Una vez depositados los votos en las respectivas urnas, los votantes nos hemos quedado mirando al cielo porque pocas cosas quedaron claramente definidas tras los recuentos oficiales. Digamos que han pasado varios días en que hemos estado agobiados por los amores y desamores de la simpar Rosalía, que me quieres, que no te quiero, que me separo de ti, que te sigo queriendo, etcétera, porque los famosos son así: van vendiendo sus cosas poquito a poco, para que nadie se aburra.
Y los votantes también
se han aplicado al sano ejercicio de deshojar la margarita, para poder
contemplar la posibilidad de que uno u otro sea declarado presidente de la
nación. Es lo que tiene una Constitución que no es presidencialista sino
representativa, y por tanto el votante no elige directamente al presidente sino
que esta cuestión queda reservada a los diputados y senadores que actúan en
nuestro nombre.
Dadas las
características de nuestro sistema, todo queda en función de pactos que pueden
ir en una o en otra dirección. No siempre el que recibe más votos es quien va a
conseguir gobernar, como bien sabemos en Canarias. De este modo, hemos pasado
unos cuantos días pendientes de ofertas de acuerdos que han sido bienvenidas o
desechadas, algunos enarbolan el miedo a la ruptura de España y otros piensan
que sus oponentes carecen de apoyos suficientes para conseguir la proclamación.
Y además hay que
contar con el voto del exterior, que aunque no sea muy cuantioso podría fomentar
algunos trasvases, con lo que algunos diputados que ya se daban por seguros
ocupantes de su escaños respectivos podrían llevarse alguna sorpresa. En
definitiva: todo se irá resolviendo a cuentagotas, gasta mediados de agosto,
que es cuando se constituirá el nuevo Congreso.

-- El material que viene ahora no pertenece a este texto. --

==> src/rtl/hgate_wr_edge.sv <==
module hgate_wr_edge (
  input  logic clk,
  input  logic rst_n,
  input  logic strobe_i,
  output logic evt_o
);
  logic strobe_q;

  always_ff @(posedge clk or negedge rst_n) begin
    if (!rst_n) strobe_q <= 1'b0;
    else        strobe_q <= strobe_i;
  end

  assign evt_o = strobe_i & ~strobe_q;
endmodule

==> src/rtl/hgate_arm.sv <==
module hgate_arm (
  input  logic clk,
  input  logic rst_n,
  input  logic arm_i,
  output logic armed_o
);
  always_ff @(posedge clk or negedge rst_n) begin
    if (!rst_n)     armed_o <= 1'b0;
    else if (arm_i) armed_o <= 1'b1;
  end
endmodule

==> src/rtl/hgate_seq.sv <==
module hgate_seq
  import hgate_pkg::*;
#(
  parameter logic [HG_BYTE_W-1:0] GATE_CMD = 8'hD1
) (
  input  logic                 clk,
  input  logic                 rst_n,
  input  logic                 armed_i,
  input  logic                 evt_i,
  input  logic                 is_cmd_i,
  input  logic [HG_BYTE_W-1:0] data_i,
  output logic                 load_o,
  output logic                 abort_o,
  output logic                 open_o,
  output logic                 suppress_o,
  output seq_state_t           state_o
);
  seq_state_t state_q, state_d;
  logic cmd_hit;

  assign cmd_hit = hg_match(data_i, GATE_CMD);
  assign open_o  = armed_i & evt_i & is_cmd_i & cmd_hit;
  assign load_o  = armed_i & evt_i & ~is_cmd_i & (state_q == SEQ_WAIT);
  assign abort_o = armed_i & evt_i & is_cmd_i & ~cmd_hit & (state_q == SEQ_WAIT);
  assign suppress_o = open_o | load_o;

  always_comb begin
    state_d = state_q;
    if (open_o)                 state_d = SEQ_WAIT;
    else if (load_o || abort_o) state_d = SEQ_IDLE;
  end

  always_ff @(posedge clk or negedge rst_n) begin
    if (!rst_n) state_q <= SEQ_IDLE;
    else        state_q <= state_d;
  end

  assign state_o = state_q;
endmodule

==> src/rtl/hgate_port_bit.sv <==
module hgate_port_bit
  import hgate_pkg::*;
#(
  parameter int unsigned GATE_BIT  = 1,
  parameter logic        RESET_VAL = 1'b1
) (
  input  logic                 clk,
  input  logic                 rst_n,
  input  logic                 armed_i,
  input  logic                 cpu_we_i,
  input  logic                 cpu_wd_i,
  input  logic                 host_load_i,
  input  logic [HG_BYTE_W-1:0] host_data_i,
  output logic                 gate_o
);
  logic gate_q, gate_d;

  always_comb begin
    gate_d = gate_q;
    if (armed_i) begin
      if (host_load_i) gate_d = hg_pick(host_data_i, GATE_BIT);
    end else if (cpu_we_i) begin
      gate_d = cpu_wd_i;
    end
  end

  always_ff @(posedge clk or negedge rst_n) begin
    if (!rst_n) gate_q <= RESET_VAL;
    else        gate_q <= gate_d;
  end

  assign gate_o = gate_q;
endmodule
==> config.mk <==
export PLATFORM = sky130hd
export DESIGN_NAME = fetch_seq
export DESIGN_NICKNAME = d
export VERILOG_FILES = /design/src/rtl/fetch_seq_pkg.sv /design/src/rtl/fs_trig_dec.sv /design/src/rtl/fs_rom.sv /design/src/rtl/fs_ctrl.sv /design/src/rtl/fetch_seq.sv
export SDC_FILE = /design/constraint.sdc
export NUM_CORES = 1
export LEC_CHECK = 0
export ABC_AREA = 1
export BUFFER_PORTS_ARGS = -buffer_cell sky130_fd_sc_hd__buf_2
export CAP_MARGIN = 20
export CORE_AREA = 2 2 62 64
export CTS_CLUSTER_SIZE = 12
export DETAILED_ROUTE_END_ITERATION = 7
export DIE_AREA = 0 0 64 66
export PLACE_DENSITY = 0.75
export SLEW_MARGIN = 40
export SYNTH_ARGS = -nofsm -noshare
export SYNTH_HDL_FRONTEND = slang
export SYNTH_HIERARCHICAL = 1
export SYNTH_SLANG_ARGS = --single-unit
==> constraint.sdc <==
create_clock -name clk_i -period 2.35 [get_ports clk_i]
set_clock_uncertainty 0.05 [all_clocks]
set_input_delay 0 -clock clk_i [delete_from_list [all_inputs] [get_ports clk_i]]
set_output_delay 0 -clock clk_i [all_outputs]
set_load 0.01 [all_outputs]
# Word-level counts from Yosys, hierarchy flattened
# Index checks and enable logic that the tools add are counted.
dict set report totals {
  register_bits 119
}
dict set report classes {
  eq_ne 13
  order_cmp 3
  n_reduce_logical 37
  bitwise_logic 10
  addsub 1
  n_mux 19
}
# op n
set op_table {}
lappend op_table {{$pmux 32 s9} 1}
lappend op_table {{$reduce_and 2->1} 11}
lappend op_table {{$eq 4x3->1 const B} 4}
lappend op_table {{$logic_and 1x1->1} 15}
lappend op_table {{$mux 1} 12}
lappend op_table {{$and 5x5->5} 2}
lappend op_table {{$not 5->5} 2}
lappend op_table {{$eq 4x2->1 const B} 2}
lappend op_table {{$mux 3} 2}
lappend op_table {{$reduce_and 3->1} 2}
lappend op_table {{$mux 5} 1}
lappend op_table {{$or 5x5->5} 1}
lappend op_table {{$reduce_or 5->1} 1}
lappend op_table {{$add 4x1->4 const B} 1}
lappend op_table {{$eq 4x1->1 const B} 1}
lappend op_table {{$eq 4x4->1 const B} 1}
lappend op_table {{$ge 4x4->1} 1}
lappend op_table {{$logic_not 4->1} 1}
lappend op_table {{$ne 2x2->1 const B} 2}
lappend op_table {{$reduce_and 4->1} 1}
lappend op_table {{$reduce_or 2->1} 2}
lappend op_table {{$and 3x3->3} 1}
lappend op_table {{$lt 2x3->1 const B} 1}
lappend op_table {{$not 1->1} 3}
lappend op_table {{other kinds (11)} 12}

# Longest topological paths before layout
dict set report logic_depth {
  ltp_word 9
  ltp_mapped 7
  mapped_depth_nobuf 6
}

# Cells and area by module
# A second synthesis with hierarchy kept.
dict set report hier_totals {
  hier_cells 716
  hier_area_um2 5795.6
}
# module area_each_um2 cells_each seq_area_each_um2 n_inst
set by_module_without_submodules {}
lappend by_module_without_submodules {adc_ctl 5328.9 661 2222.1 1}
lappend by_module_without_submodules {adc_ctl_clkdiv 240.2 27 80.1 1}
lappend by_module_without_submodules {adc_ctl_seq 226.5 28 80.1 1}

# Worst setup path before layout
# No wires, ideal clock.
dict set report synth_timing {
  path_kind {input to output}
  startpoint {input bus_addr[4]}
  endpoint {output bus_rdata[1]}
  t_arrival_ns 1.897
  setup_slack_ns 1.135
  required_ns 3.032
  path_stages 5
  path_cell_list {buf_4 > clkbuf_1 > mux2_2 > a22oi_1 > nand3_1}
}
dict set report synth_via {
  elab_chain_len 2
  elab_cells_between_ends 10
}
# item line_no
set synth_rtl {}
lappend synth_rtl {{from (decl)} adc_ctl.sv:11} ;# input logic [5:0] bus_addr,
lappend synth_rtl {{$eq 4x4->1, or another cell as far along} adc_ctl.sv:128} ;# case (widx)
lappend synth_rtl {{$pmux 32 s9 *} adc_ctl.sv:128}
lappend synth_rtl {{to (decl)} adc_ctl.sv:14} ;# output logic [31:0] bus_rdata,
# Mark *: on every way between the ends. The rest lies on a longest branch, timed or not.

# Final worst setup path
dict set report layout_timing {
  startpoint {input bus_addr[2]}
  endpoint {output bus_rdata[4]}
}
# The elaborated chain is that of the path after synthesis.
===== config.mk =====
export PLATFORM = sky130hd
export DESIGN_NAME = hreg_bridge
export DESIGN_NICKNAME = d
export VERILOG_FILES = /design/src/rtl/hreg_pkg.sv /design/src/rtl/hreg_mailbox.sv /design/src/rtl/hreg_engine.sv /design/src/rtl/hreg_bridge.sv
export SDC_FILE = /design/constraint.sdc
export NUM_CORES = 1
export LEC_CHECK = 0
export ABC_AREA = 1
export BUFFER_PORTS_ARGS = -buffer_cell sky130_fd_sc_hd__buf_4
export CORE_MARGIN = 2
export CORE_UTILIZATION = 30
export DETAILED_ROUTE_END_ITERATION = 8
export PLACE_DENSITY_LB_ADDON = 0.15
export SLEW_MARGIN = 40
export SYNTH_ARGS = -nofsm -noshare
export SYNTH_HDL_FRONTEND = slang
export SYNTH_HIERARCHICAL = 1
export SYNTH_SLANG_ARGS = --single-unit
export TNS_END_PERCENT = 30

===== constraint.sdc =====
create_clock -name clk -period 2 [get_ports clk]
set_clock_uncertainty 0.05 [all_clocks]
set_input_delay 0.1 -clock clk [delete_from_list [all_inputs] [get_ports clk]]
set_output_delay 0.1 -clock clk [all_outputs]
set_load 0.02 [all_outputs]
--- src/rtl/strm_pf_ctrl.sv ---
module strm_pf_ctrl
  import strm_pf_pkg::*;
#(
  parameter int ADDR_W    = 30,
  parameter int DEPTH     = 128,
  parameter int MAX_BURST = 32,
  parameter int LVL_W     = 8,
  parameter int BL_W      = 6
) (
  input  logic              clk,
  input  logic              rstN,
  input  logic [ADDR_W-1:0] baseAddr,
  input  logic [ADDR_W-1:0] endAddr,
  input  logic              fillValid,
  output logic              fillReady,
  output logic              cmdEn,
  output logic [2:0]        cmdInstr,
  output logic [ADDR_W-1:0] cmdAddr,
  output logic [BL_W-1:0]   cmdBl,
  input  logic              cmdFull,
  input  logic              rdEmpty,
  output logic              rdEn,
  input  logic [LVL_W-1:0]  fifoLevel,
  output pfStrobe_t         strobe
);

  localparam int BC_W  = $clog2(MAX_BURST + 1);
  localparam int SUM_W = LVL_W + 1;

  phase_e            phase;
  logic [ADDR_W-1:0] wrAddr, rdAddr, fillAddr, rdNext, remWords;
  logic [BC_W-1:0]   burstCnt, rdWords, cmdWords;
  logic [LVL_W-1:0]  outstanding;
  logic [SUM_W-1:0]  room, need;
  logic              imageDone, wrCmdWant, rdWant, issue;

  // fill-side decisions
  always_comb begin
    fillAddr  = wrAddr + (ADDR_W'(burstCnt) << 2);
    imageDone = (fillAddr == endAddr);
    wrCmdWant = (phase == PH_FILL) &&
                ((burstCnt == BC_W'(MAX_BURST)) || (imageDone && (burstCnt != '0)));
    fillReady = (phase == PH_FILL) && !wrCmdWant && !imageDone;
  end

  // read-side sizing against FIFO headroom
  always_comb begin
    remWords = (endAddr - rdAddr) >> 2;
    rdWords  = (remWords > ADDR_W'(MAX_BURST)) ? BC_W'(MAX_BURST) : BC_W'(remWords);
    room     = SUM_W'(DEPTH) - SUM_W'(fifoLevel);
    need     = SUM_W'(outstanding) + SUM_W'(rdWords);
    rdWant   = (phase == PH_READ) && (room >= need);
    rdNext   = rdAddr + (ADDR_W'(rdWords) << 2);
  end

  always_comb begin
    issue         = (wrCmdWant || rdWant) && !cmdFull;
    cmdWords      = (phase == PH_FILL) ? burstCnt : rdWords;
    cmdEn         = issue;
    cmdInstr      = (phase == PH_FILL) ? CMD_WRITE : CMD_READ;
    cmdAddr       = (phase == PH_FILL) ? wrAddr : rdAddr;
    cmdBl         = BL_W'(cmdWords - BC_W'(1));
    rdEn          = (phase == PH_READ) && !rdEmpty;
    strobe.wrPass = fillValid && fillReady;
    strobe.xfer   = rdEn;
  end

  always_ff @(posedge clk) begin
    if (!rstN) begin
      phase       <= PH_FILL;
      wrAddr      <= baseAddr;
      rdAddr      <= baseAddr;
      burstCnt    <= '0;
      outstanding <= '0;
    end else begin
      if (strobe.wrPass) burstCnt <= burstCnt + BC_W'(1);
      if (issue && phase == PH_FILL) begin
        wrAddr   <= fillAddr;
        burstCnt <= '0;
        if (imageDone) phase <= PH_READ;
      end
      if (issue && phase == PH_READ)
        rdAddr <= (rdNext == endAddr) ? baseAddr : rdNext;
      outstanding <= outstanding
                   + ((issue && phase == PH_READ) ? LVL_W'(rdWords) : LVL_W'(0))
                   - (rdEn ? LVL_W'(1) : LVL_W'(0));
    end
  end

endmodule
### src/rtl/save_area_walker.sv
module save_area_walker #(
  parameter int AW       = 32,
  parameter int PW       = 24,
  parameter int OW       = 8,
  parameter int TYW      = 3,
  parameter int XW       = 16,
  parameter int FW       = 4,
  parameter int GW       = 12,
  parameter int MAXP     = 8,
  parameter int REG_TYPE = 1,
  localparam int LPW     = AW - 12,
  localparam int CW      = $clog2(MAXP + 1)
) (
  input  logic              clk,
  input  logic              rst_n,
  input  logic              start,
  input  logic [AW-1:0]     base_addr,
  input  logic [XW-1:0]     xsave_bytes,
  input  logic [FW-1:0]     frame_pages,
  input  logic [GW-1:0]     gpr_bytes,
  input  logic [OW-1:0]     owner_id,
  output logic              lk_req,
  output logic [AW-1:0]     lk_addr,
  input  logic              lk_rsp,
  input  logic              lk_miss,
  input  logic              lk_valid,
  input  logic              lk_blocked,
  input  logic              lk_pending,
  input  logic              lk_modified,
  input  logic [LPW-1:0]    lk_lin_page,
  input  logic [TYW-1:0]    lk_type,
  input  logic [OW-1:0]     lk_owner,
  input  logic              lk_rd,
  input  logic              lk_wr,
  input  logic [PW-1:0]     lk_ppn,
  output logic              busy,
  output logic              done,
  output logic              fault,
  output logic [AW-1:0]     fault_addr,
  output logic [MAXP*PW-1:0] ppn_list,
  output logic [CW-1:0]     ppn_count
);
  localparam int NW = XW - 11;
  localparam int IW = $clog2(MAXP);

  logic            walking, on_gpr, done_q, fault_q;
  logic [LPW-1:0]  cur_page;
  logic [NW-1:0]   left;
  logic [AW-1:0]   gpr_addr_q, faddr_q;
  logic [OW-1:0]   own_q;
  logic [CW-1:0]   cnt_q;
  logic [PW-1:0]   list_q [MAXP];

  logic [NW-1:0] nfr;
  logic          fits;
  logic [AW-1:0] base_al, gpr_calc, chk_addr;
  logic          page_ok;

  assign nfr      = NW'(xsave_bytes[XW-1:12]) + NW'(1);
  assign fits     = (32'(nfr) + 32'd1) <= 32'(MAXP);
  assign base_al  = {base_addr[AW-1:12], 12'h000};
  assign gpr_calc = base_al + (AW'(frame_pages) << 12) - AW'(gpr_bytes);
  assign chk_addr = on_gpr ? gpr_addr_q : {cur_page, 12'h000};

  assign page_ok = !lk_miss && lk_valid && !lk_blocked && !lk_pending && !lk_modified
                && (lk_lin_page == chk_addr[AW-1:12])
                && (lk_type == TYW'(REG_TYPE))
                && (lk_owner == own_q)
                && lk_rd && lk_wr;

  assign lk_req     = walking;
  assign lk_addr    = {chk_addr[AW-1:12], 12'h000};
  assign busy       = walking;
  assign done       = done_q;
  assign fault      = fault_q;
  assign fault_addr = faddr_q;
  assign ppn_count  = cnt_q;

  for (genvar g = 0; g < MAXP; g++) begin : g_list
    assign ppn_list[g*PW +: PW] = list_q[g];
  end

  always_ff @(posedge clk) begin
    if (!rst_n) begin
      walking    <= 1'b0;
      on_gpr     <= 1'b0;
      done_q     <= 1'b0;
      fault_q    <= 1'b0;
      cur_page   <= '0;
      left       <= '0;
      gpr_addr_q <= '0;
      faddr_q    <= '0;
      own_q      <= '0;
      cnt_q      <= '0;
      for (int i = 0; i < MAXP; i++) list_q[i] <= '0;
    end else if (!walking) begin
      if (start) begin
        done_q     <= 1'b0;
        fault_q    <= 1'b0;
        cnt_q      <= '0;
        for (int i = 0; i < MAXP; i++) list_q[i] <= '0;
        own_q      <= owner_id;
        gpr_addr_q <= gpr_calc;
        cur_page   <= base_addr[AW-1:12];
        left       <= nfr;
        on_gpr     <= 1'b0;
        if (fits) begin
          walking <= 1'b1;
        end else begin
          fault_q <= 1'b1;
          faddr_q <= base_al;
        end
      end
    end else if (lk_rsp) begin
      if (!page_ok) begin
        fault_q <= 1'b1;
        faddr_q <= chk_addr;
        walking <= 1'b0;
      end else begin
        list_q[cnt_q[IW-1:0]] <= lk_ppn;
        cnt_q <= cnt_q + CW'(1);
        if (on_gpr) begin
          walking <= 1'b0;
          done_q  <= 1'b1;
        end else if (left == NW'(1)) begin
          on_gpr <= 1'b1;
        end else begin
          left     <= left - NW'(1);
          cur_page <= cur_page + LPW'(1);
        end
      end
    end
  end
endmodule
**config.mk**
```make
export PLATFORM = sky130hd
export DESIGN_NAME = page_walker
export DESIGN_NICKNAME = d
export VERILOG_FILES = /design/src/rtl/page_walker.sv
export SDC_FILE = /design/constraint.sdc
export NUM_CORES = 1
export LEC_CHECK = 0
export BUFFER_PORTS_ARGS = -buffer_cell sky130_fd_sc_hd__buf_2
export CORE_MARGIN = 4
export CORE_UTILIZATION = 51
export CTS_CLUSTER_SIZE = 40
export DETAILED_ROUTE_END_ITERATION = 6
export PLACE_DENSITY = 0.85
export SETUP_SLACK_MARGIN = 0.1
export SLEW_MARGIN = 20
export SYNTH_ARGS = -nofsm -noshare
export SYNTH_HDL_FRONTEND = slang
export SYNTH_SLANG_ARGS = --single-unit
```
**constraint.sdc**
```tcl
create_clock -name clk -period 3.94 [get_ports clk]
set_input_delay 0.394 -clock clk [delete_from_list [all_inputs] [get_ports clk]]
set_output_delay 0.394 -clock clk [all_outputs]
set_load 0.03 [all_outputs]
```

La noche electoral tuvo un tufillo del enfrentamiento ancestral de las
dos Españas. Por una parte, en la sede de los populares se gritaba “¡Que te
vote Txapote!” mientras que en la calle Ferraz se oía aquello del “¡No
pasarán!”, que nos retrotrae a 1936. Eran dos sonidos de poco valor democrático,
que nos llevaban a los episodios más trágicos del país de las siete guerras
civiles en los últimos tiempos.
De una parte, salía a relucir el terrorismo de ETA, enterrado hace una
década, y en el segundo sale a flote el fantasma de los bombardeos y los
fusiles, de la interminable postguerra y de la dictadura franquista, una España
de vencedores y vencidos. Quizá lo peor fue constatar que todo ello sucedía
ante las sedes de los dos partidos que representan el constitucionalismo y que
acababan de recibir el apoyo del 70 por ciento de los españoles lo que equivale
a 16 millones de votos entre los dos. Nadie se escandalizó por aquel
espectáculo, y eso era lo más grave.
Y ahora no nos queda otra que esperar negociaciones que se presumen largas y nada fáciles. Por una parte, el señor Feijóo tiene complicado recibir los cinco votos de los diputados del PNV, a pesar de que este es un partido de centro derecha, moderado y que ya ha apoyado al PP en anteriores legislaturas. Claro que ahora, al estar Vox por medio, las posibilidades se reducen bastante. Por otro lado, para alcanzar la mayoría absoluta, Sánchez necesita la alianza con casi una veintena de partidos, amén de negociar con un prófugo de la Justicia española, Carlos Puigdemont, que ya ha anunciado sus exigencias de amnistía y referéndum de autodeterminación, que equivale a declarar de nuevo la independencia de Cataluña. Claro que el PSOE podría contratacar buscando una reforma de la Constitución que pudiera facilitar aquello de la España Federal. Pero tocar la Carta Magna es más difícil que ponerlos pies en el planeta Marte, porque exigiría un amplísimo consenso que no se va a dar.